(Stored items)
───
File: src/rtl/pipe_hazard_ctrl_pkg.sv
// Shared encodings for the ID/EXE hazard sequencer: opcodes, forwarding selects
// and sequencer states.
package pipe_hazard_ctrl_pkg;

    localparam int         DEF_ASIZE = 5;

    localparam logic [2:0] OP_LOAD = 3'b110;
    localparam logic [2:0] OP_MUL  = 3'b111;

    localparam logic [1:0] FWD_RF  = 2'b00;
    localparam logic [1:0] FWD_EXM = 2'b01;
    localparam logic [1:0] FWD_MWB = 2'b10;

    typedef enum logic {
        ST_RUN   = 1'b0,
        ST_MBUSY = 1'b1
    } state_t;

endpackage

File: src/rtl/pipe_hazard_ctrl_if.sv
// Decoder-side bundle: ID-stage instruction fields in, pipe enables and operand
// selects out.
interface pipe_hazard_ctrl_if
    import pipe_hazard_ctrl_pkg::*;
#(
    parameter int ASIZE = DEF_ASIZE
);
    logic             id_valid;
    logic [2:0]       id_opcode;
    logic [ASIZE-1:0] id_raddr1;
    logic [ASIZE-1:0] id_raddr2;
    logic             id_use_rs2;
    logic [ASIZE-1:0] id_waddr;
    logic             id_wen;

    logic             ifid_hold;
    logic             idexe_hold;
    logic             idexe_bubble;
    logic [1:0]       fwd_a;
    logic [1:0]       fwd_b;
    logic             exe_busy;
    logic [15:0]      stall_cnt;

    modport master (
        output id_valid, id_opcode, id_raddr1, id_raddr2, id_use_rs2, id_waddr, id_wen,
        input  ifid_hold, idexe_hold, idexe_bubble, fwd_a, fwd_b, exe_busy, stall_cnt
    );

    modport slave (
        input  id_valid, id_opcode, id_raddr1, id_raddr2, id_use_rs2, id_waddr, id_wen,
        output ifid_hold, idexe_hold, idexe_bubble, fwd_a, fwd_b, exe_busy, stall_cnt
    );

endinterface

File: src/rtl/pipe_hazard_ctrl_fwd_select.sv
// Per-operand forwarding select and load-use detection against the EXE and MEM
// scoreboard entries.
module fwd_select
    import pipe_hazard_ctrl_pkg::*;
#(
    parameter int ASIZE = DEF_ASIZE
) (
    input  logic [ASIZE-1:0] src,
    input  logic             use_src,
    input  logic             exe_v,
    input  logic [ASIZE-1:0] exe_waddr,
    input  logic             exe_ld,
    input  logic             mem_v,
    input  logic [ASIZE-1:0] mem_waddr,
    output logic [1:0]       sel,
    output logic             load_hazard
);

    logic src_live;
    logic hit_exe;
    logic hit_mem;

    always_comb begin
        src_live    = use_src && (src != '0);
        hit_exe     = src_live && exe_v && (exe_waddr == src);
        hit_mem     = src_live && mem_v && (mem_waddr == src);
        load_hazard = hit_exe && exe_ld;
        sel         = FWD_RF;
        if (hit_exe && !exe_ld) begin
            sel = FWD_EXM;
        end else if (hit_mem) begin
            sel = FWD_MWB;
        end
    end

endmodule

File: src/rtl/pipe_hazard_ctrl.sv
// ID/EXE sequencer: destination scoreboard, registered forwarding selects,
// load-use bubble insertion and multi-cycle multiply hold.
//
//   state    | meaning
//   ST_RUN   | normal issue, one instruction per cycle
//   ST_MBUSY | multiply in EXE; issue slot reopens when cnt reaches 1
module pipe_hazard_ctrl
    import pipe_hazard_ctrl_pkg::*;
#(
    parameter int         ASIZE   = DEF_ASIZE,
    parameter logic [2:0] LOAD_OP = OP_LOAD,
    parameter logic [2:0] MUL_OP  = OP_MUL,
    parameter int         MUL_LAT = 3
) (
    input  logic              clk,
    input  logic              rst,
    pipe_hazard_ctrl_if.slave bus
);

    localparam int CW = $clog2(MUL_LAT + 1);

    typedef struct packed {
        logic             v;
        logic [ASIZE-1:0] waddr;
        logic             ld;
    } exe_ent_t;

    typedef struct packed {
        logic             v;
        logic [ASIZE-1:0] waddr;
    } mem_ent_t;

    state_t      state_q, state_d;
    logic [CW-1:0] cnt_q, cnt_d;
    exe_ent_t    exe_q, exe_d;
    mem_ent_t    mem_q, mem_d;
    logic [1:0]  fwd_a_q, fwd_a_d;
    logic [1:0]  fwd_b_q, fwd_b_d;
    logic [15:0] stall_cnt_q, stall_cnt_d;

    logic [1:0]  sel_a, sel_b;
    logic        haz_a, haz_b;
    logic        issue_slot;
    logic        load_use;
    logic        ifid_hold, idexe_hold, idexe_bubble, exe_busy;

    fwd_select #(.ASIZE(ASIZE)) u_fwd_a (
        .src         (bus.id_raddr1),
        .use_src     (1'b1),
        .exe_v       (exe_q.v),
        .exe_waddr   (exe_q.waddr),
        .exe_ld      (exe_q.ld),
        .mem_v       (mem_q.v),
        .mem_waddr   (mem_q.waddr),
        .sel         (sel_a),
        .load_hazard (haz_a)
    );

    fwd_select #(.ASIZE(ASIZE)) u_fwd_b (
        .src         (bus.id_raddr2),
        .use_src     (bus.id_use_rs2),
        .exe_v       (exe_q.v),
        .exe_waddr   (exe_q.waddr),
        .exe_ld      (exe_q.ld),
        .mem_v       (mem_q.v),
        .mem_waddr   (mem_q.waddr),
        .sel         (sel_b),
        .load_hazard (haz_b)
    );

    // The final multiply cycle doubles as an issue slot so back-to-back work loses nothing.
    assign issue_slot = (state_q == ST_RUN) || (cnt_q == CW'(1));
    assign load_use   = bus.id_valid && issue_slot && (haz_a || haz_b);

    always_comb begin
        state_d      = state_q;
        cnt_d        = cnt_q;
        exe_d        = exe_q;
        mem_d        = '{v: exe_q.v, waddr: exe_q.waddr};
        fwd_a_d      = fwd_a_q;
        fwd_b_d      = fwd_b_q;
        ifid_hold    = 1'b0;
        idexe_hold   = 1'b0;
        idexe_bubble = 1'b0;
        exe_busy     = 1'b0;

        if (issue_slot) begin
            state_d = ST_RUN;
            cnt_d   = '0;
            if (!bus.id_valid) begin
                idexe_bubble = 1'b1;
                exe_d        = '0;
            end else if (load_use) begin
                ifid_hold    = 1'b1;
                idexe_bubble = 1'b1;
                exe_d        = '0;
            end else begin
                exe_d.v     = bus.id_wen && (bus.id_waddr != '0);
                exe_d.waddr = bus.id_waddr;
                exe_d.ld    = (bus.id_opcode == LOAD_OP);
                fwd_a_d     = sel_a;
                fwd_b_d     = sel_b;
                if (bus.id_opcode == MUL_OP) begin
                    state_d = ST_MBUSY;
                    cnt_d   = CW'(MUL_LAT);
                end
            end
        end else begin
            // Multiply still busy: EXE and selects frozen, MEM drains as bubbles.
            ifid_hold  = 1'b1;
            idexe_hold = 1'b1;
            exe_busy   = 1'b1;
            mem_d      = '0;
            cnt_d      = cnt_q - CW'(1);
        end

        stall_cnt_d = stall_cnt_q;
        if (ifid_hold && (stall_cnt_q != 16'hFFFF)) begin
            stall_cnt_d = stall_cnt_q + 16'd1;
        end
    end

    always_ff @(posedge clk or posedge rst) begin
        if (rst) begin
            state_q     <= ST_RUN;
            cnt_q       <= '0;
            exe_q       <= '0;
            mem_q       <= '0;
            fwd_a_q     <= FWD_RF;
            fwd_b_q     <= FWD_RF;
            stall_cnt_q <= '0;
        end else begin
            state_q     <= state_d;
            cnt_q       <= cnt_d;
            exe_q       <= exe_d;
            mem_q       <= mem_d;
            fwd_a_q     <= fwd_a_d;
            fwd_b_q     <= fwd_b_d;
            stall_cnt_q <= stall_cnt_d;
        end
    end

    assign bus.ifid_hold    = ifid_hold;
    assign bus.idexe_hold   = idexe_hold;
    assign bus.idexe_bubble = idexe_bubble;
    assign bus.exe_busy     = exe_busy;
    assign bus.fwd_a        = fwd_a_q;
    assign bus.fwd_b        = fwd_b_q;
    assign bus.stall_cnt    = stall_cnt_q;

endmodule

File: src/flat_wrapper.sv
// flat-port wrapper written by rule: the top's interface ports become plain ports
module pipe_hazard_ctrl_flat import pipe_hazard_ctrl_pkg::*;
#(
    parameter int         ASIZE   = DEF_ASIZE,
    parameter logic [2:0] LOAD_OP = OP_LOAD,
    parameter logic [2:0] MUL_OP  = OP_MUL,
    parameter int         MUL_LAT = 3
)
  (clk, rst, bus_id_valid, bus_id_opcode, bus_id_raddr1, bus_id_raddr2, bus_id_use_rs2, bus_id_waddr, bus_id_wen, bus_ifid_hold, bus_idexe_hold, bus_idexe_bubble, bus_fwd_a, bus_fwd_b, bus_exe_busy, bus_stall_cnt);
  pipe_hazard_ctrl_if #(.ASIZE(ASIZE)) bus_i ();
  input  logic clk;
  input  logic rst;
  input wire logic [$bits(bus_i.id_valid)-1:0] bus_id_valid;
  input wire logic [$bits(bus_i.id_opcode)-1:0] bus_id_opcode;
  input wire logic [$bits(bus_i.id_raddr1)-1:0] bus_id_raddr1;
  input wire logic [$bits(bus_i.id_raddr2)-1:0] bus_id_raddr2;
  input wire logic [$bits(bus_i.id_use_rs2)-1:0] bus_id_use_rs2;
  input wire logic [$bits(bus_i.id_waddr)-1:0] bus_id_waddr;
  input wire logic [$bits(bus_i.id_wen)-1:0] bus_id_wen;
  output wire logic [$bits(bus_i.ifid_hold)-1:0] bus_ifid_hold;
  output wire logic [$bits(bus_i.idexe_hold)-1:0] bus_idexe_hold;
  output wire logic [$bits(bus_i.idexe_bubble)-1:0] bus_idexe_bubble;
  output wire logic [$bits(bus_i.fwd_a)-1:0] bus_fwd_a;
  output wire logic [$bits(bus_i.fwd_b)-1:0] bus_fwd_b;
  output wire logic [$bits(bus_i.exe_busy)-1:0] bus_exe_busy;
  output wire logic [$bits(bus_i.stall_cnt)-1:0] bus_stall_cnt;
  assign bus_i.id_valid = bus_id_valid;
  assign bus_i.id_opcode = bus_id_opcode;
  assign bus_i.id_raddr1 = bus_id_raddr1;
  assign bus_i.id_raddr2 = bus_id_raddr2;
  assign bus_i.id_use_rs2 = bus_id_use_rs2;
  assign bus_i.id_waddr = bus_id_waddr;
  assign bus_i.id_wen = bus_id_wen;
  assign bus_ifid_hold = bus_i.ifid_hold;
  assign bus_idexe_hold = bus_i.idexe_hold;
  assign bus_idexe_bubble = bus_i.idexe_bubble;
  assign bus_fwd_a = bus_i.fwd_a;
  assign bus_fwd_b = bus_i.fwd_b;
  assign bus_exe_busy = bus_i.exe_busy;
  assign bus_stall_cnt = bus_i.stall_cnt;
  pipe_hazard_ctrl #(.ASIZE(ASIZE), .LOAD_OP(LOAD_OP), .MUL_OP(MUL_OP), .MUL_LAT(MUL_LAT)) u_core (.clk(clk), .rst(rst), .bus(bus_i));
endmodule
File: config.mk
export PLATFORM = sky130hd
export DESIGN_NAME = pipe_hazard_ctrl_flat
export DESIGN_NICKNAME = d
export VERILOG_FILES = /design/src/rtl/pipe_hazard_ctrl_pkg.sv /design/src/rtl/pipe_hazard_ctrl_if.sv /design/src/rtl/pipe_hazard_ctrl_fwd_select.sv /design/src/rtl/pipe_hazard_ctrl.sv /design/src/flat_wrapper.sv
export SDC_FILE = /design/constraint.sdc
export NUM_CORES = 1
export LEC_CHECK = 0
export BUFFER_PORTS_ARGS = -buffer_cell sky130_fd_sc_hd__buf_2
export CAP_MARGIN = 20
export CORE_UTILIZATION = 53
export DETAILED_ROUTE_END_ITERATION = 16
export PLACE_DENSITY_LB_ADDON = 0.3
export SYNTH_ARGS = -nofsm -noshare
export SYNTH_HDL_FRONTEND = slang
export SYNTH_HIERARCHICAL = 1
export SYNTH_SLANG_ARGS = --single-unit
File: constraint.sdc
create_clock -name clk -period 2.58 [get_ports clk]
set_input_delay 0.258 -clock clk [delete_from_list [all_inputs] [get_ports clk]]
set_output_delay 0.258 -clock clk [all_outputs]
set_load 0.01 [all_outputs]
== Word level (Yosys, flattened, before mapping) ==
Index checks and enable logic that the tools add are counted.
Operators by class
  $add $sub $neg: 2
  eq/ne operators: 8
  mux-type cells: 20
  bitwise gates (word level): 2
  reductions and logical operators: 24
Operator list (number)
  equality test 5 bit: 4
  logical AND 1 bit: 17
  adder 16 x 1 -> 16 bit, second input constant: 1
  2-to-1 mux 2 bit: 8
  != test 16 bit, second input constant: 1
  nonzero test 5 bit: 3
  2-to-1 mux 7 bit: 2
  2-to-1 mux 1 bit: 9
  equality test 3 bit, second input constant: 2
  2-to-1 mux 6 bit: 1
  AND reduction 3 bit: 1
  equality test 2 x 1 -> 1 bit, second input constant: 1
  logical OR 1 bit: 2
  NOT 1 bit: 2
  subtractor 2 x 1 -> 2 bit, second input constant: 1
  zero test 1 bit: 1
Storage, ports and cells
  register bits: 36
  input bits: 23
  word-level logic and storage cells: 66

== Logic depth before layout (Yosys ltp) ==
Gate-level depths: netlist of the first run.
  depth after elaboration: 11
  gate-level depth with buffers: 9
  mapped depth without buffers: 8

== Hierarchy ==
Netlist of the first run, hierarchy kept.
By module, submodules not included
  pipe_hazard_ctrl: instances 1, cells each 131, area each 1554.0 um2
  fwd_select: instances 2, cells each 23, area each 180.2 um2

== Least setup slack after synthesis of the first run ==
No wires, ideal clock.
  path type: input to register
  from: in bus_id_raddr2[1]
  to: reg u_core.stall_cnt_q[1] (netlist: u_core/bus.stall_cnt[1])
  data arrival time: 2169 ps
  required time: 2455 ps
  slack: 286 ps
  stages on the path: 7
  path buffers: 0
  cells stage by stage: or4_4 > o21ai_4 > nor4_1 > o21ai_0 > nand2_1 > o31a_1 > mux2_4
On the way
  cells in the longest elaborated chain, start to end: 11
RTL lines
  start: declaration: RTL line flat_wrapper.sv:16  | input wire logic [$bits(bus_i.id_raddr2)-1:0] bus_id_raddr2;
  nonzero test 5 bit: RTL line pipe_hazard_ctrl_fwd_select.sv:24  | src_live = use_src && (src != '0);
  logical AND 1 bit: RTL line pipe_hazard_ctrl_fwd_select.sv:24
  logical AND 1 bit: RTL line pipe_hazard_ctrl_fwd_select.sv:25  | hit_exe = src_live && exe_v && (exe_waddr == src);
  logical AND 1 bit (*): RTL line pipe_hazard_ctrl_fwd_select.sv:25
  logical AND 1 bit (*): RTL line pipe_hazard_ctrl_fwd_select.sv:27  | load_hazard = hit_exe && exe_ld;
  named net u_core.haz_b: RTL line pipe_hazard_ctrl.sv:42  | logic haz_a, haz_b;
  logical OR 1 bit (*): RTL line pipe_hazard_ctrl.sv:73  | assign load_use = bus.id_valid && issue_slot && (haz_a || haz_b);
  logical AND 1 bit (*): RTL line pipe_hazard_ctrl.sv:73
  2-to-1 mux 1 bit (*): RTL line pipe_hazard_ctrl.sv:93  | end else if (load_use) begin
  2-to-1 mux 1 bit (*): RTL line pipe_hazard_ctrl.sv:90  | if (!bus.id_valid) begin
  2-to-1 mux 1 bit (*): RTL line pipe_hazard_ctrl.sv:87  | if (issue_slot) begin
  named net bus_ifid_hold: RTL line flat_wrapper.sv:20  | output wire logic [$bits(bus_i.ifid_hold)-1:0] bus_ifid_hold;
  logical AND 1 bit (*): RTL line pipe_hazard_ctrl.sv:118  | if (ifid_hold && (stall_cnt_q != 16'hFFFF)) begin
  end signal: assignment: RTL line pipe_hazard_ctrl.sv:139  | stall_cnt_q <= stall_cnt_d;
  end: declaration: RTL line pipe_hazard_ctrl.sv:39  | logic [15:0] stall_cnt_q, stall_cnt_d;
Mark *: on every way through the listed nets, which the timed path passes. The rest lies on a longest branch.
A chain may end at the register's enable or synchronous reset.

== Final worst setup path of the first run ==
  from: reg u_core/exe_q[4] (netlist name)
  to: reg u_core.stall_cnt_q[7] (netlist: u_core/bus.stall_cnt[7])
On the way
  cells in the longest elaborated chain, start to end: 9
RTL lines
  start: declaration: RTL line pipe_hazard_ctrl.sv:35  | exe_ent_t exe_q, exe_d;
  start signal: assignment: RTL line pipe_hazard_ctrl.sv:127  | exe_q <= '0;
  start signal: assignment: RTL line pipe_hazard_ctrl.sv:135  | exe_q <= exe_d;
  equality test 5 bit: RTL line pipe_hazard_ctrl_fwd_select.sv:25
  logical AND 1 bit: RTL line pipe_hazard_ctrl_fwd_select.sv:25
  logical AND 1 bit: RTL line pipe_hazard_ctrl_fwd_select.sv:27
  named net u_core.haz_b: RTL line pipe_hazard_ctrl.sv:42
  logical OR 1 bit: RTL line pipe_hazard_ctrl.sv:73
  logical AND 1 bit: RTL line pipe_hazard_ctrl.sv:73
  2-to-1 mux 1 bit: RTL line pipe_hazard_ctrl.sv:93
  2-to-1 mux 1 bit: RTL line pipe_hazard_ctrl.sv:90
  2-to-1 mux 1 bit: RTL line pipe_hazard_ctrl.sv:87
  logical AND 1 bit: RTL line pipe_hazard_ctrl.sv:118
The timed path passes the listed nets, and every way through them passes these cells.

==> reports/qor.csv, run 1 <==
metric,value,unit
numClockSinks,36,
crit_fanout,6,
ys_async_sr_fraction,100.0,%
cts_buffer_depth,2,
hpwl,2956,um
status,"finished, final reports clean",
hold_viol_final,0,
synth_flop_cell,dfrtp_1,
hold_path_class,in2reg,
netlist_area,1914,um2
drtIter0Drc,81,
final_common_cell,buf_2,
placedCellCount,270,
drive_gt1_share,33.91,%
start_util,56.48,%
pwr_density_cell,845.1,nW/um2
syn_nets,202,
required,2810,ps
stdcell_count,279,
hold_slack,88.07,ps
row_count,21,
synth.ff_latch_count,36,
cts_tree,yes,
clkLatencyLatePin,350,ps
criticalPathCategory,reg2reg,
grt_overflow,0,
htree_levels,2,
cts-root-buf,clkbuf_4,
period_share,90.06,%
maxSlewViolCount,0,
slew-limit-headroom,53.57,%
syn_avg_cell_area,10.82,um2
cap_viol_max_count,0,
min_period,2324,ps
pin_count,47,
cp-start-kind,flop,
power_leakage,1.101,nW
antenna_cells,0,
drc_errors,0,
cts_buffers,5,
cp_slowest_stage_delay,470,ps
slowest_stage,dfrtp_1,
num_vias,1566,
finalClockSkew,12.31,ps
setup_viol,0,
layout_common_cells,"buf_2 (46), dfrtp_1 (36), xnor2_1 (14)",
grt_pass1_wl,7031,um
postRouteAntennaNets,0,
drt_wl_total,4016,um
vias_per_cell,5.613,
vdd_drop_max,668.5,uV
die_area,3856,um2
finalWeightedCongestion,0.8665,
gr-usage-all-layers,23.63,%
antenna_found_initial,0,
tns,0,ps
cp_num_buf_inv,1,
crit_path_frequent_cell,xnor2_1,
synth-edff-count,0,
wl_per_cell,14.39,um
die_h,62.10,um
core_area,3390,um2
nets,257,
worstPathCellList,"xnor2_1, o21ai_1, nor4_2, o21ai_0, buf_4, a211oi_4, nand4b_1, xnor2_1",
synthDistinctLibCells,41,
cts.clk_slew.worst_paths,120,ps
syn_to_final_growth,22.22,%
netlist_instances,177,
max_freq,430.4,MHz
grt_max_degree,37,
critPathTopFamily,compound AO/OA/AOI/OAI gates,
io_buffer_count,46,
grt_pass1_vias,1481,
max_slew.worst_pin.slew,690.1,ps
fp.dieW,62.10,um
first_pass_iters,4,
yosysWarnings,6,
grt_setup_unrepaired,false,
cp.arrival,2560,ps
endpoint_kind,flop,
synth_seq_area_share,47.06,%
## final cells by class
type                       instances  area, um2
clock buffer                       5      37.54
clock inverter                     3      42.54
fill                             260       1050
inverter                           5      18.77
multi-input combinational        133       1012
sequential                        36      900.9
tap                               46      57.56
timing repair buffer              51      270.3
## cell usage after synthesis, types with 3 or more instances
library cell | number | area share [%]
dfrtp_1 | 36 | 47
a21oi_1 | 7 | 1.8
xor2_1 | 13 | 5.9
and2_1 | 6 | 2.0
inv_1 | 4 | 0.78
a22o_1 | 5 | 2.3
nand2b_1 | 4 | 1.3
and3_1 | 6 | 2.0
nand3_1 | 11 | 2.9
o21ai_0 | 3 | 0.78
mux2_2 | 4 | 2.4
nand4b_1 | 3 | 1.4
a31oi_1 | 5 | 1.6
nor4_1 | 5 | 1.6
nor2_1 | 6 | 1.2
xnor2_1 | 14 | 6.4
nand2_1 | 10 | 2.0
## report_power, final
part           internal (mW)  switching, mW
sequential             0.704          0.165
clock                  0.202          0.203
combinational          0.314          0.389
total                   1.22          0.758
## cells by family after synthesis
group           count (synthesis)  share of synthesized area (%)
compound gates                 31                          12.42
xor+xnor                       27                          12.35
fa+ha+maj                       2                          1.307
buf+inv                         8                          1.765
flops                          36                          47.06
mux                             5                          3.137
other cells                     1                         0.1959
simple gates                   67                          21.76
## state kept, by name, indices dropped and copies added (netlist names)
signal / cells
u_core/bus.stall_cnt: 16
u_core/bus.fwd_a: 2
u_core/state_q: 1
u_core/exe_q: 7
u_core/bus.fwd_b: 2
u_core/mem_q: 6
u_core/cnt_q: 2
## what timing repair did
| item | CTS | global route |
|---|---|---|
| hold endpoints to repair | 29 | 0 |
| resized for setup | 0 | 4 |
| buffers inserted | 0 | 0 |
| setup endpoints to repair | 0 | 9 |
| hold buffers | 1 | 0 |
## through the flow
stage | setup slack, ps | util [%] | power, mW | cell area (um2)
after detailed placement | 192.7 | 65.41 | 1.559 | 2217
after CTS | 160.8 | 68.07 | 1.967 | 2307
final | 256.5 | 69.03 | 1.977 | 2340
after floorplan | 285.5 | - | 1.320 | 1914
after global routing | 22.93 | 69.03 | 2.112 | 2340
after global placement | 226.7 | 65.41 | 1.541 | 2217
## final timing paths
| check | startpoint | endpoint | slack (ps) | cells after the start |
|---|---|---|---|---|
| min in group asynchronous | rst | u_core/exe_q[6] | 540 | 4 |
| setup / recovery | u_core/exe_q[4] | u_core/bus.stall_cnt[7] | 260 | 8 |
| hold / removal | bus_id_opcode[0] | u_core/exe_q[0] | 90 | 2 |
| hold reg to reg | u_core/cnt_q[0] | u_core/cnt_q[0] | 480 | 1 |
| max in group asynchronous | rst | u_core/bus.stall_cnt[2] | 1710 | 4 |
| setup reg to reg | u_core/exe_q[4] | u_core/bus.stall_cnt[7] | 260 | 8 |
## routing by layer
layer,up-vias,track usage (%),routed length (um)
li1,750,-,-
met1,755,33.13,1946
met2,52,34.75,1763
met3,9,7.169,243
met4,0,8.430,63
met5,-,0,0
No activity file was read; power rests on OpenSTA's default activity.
───
Going down from the first line of the entries above, restate each line word for word until the line holding "logic [ASIZE-1:0] id_raddr2;" is done.

File: src/rtl/pipe_hazard_ctrl_pkg.sv
// Shared encodings for the ID/EXE hazard sequencer: opcodes, forwarding selects
// and sequencer states.
package pipe_hazard_ctrl_pkg;

    localparam int         DEF_ASIZE = 5;

    localparam logic [2:0] OP_LOAD = 3'b110;
    localparam logic [2:0] OP_MUL  = 3'b111;

    localparam logic [1:0] FWD_RF  = 2'b00;
    localparam logic [1:0] FWD_EXM = 2'b01;
    localparam logic [1:0] FWD_MWB = 2'b10;

    typedef enum logic {
        ST_RUN   = 1'b0,
        ST_MBUSY = 1'b1
    } state_t;

endpackage

File: src/rtl/pipe_hazard_ctrl_if.sv
// Decoder-side bundle: ID-stage instruction fields in, pipe enables and operand
// selects out.
interface pipe_hazard_ctrl_if
    import pipe_hazard_ctrl_pkg::*;
#(
    parameter int ASIZE = DEF_ASIZE
);
    logic             id_valid;
    logic [2:0]       id_opcode;
    logic [ASIZE-1:0] id_raddr1;
    logic [ASIZE-1:0] id_raddr2;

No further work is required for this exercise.